La Guinée nouvelle
4 Février 2010
Cette plainte avec constitution de partie civile vise le groupe rebelle du Cabinda, le Flec (les Forces de Libération de l'Etat du Cabinda/Position Militaire) qui avait revendiqué l'attaque contre le bus transportant l'équipe togolaise, ainsi que la Confédération africaine de football (CAF) et son président Issa Hayatou, a précisé cette source.
Les chefs de cette plainte, déposée par le Togo et les ayants-droit des deux personnes tuées au cours de l'attaque, sont notamment "actes de terrorisme", "assassinats et complicité d'assassinats", "atteinte involontaire et volontaire à la vie d'autrui" et "exposition d'autrui à des risques de mort et blessure".
Il reviendra à la justice française de déterminer si elle a une compétence pour enquêter sur cet attentat qui n'a pas fait de victime française, a précisé la source judiciaire.
Le parquet de Paris a ouvert parallèlement une enquête préliminaire mi-janvier pour "apologies d'actes de terrorisme" après les propos du Français originaire du Cabinda, Rodrigues Mingas, secrétaire général du mouvement rebelle, qui avait déclaré que "les armes allaient "continuer à parler" après cette attaque.
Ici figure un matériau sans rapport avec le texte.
[src/rtl/ir_fetch_ctrl.sv]
`default_nettype none
// ============================================================================
//  Module      : ir_fetch_ctrl
//  Description : Fetch sequencer for a 16-bit instruction register with a
//                byte-wide load port. It clears the IR, then reads two bytes
//                from memory at PC. The first byte goes into IR[7:0] and the
//                second into IR[15:8]. PC advances after each byte.
//  Revision    : 1.0  initial release
// ============================================================================
module ir_fetch_ctrl #(
  parameter int ADDR_W = 8
) (
  input  logic              clk,
  input  logic              rst,
  input  logic              start,
  input  logic              pc_load,
  input  logic [ADDR_W-1:0] pc_load_val,
  input  logic [7:0]        mem_data,
  input  logic              mem_valid,
  output logic              mem_rd,
  output logic [ADDR_W-1:0] mem_addr,
  output logic              ir_enable,
  output logic [1:0]        ir_funsel,
  output logic              ir_lh,
  output logic [7:0]        ir_data,
  output logic [ADDR_W-1:0] pc,
  output logic              busy,
  output logic              done
);

  // IR function-select encodings
  localparam logic [1:0] C_FUN_CLEAR = 2'b00;
  localparam logic [1:0] C_FUN_LOAD  = 2'b01;

  typedef enum logic [2:0] {
    S_IDLE  = 3'd0,
    S_CLR   = 3'd1,
    S_RD_LO = 3'd2,
    S_WR_LO = 3'd3,
    S_RD_HI = 3'd4,
    S_WR_HI = 3'd5
  } state_t;

  state_t            r_state;
  state_t            w_next_state;
  logic [ADDR_W-1:0] r_pc;
  logic [7:0]        r_ir_data;

  // State register, program counter and captured memory byte
  always_ff @(posedge clk) begin
    if (rst) begin
      r_state   <= S_IDLE;
      r_pc      <= '0;
      r_ir_data <= '0;
    end else begin
      r_state <= w_next_state;
      case (r_state)
        S_IDLE: begin
          // A load in the same cycle as start is honoured, so the fetch
          // that follows uses the freshly loaded PC.
          if (pc_load) r_pc <= pc_load_val;
        end
        S_RD_LO, S_RD_HI: begin
          if (mem_valid) r_ir_data <= mem_data;
        end
        S_WR_LO, S_WR_HI: begin
          // Modulo-2^ADDR_W increment; wrap is silent.
          r_pc <= r_pc + ADDR_W'(1);
        end
        default: ;
      endcase
    end
  end

  // Next-state logic and Moore output decode
  always_comb begin
    w_next_state = r_state;
    mem_rd       = 1'b0;
    ir_enable    = 1'b0;
    ir_funsel    = C_FUN_CLEAR;
    ir_lh        = 1'b0;
    busy         = 1'b1;
    done         = 1'b0;
    case (r_state)
      S_IDLE: begin
        busy = 1'b0;
        if (start) w_next_state = S_CLR;
      end
      S_CLR: begin
        ir_enable    = 1'b1;
        ir_funsel    = C_FUN_CLEAR;
        w_next_state = S_RD_LO;
      end
      S_RD_LO: begin
        mem_rd = 1'b1;
        if (mem_valid) w_next_state = S_WR_LO;
      end
      S_WR_LO: begin
        ir_enable    = 1'b1;
        ir_funsel    = C_FUN_LOAD;
        ir_lh        = 1'b0;
        w_next_state = S_RD_HI;
      end
      S_RD_HI: begin
        mem_rd = 1'b1;
        if (mem_valid) w_next_state = S_WR_HI;
      end
      S_WR_HI: begin
        ir_enable    = 1'b1;
        ir_funsel    = C_FUN_LOAD;
        ir_lh        = 1'b1;
        done         = 1'b1;
        w_next_state = S_IDLE;
      end
      default: begin
        busy         = 1'b0;
        w_next_state = S_IDLE;
      end
    endcase
  end

  // The memory address always tracks PC; the IR byte holds between captures.
  assign mem_addr = r_pc;
  assign pc       = r_pc;
  assign ir_data  = r_ir_data;

endmodule
`default_nettype wire

[config.mk]
export PLATFORM = sky130hd
export DESIGN_NAME = ir_fetch_ctrl
export DESIGN_NICKNAME = d
export VERILOG_FILES = /design/src/rtl/ir_fetch_ctrl.sv
export SDC_FILE = /design/constraint.sdc
export NUM_CORES = 1
export LEC_CHECK = 0
export CAP_MARGIN = 40
export CORE_MARGIN = 4
export CORE_UTILIZATION = 42
export CTS_BUF_LIST = sky130_fd_sc_hd__clkbuf_4
export DETAILED_ROUTE_END_ITERATION = 8
export PLACE_DENSITY = 0.82
export SKIP_LAST_GASP = 1
export SYNTH_ARGS = -nofsm -noshare
export SYNTH_HDL_FRONTEND = slang
export SYNTH_SLANG_ARGS = --single-unit
[constraint.sdc]
create_clock -name clk -period 1.7 [get_ports clk]
set_input_delay 0.34 -clock clk [delete_from_list [all_inputs] [get_ports clk]]
set_output_delay 0.34 -clock clk [all_outputs]
set_load 0.1 [all_outputs]
==> results of run 1 <==
==> power by group through the flow <==
stage	clock, mW	sequential, mW	combinational, mW
after global routing	0.270	0.588	1.22
after global placement	0	0.580	1.11
after detailed placement	0	0.585	1.13
after floorplan	0	0.774	0.542
after CTS	0.248	0.581	1.15
final	0.255	0.580	1.19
Le bus transportant la délégation togolaise à la Coupe d'Afrique des nations (CAN-2010) dans l'enclave angolaise de Cabinda avait été mitraillé le 8 janvier par des séparatistes, faisant 2 morts parmi ses membres.
La CAF a décidé samedi de suspendre pour deux Coupes d'Afrique des nations le Togo, qui s'était retiré de la CAN-2010 sur décision gouvernementale à la suite du mitraillage de sa délégation.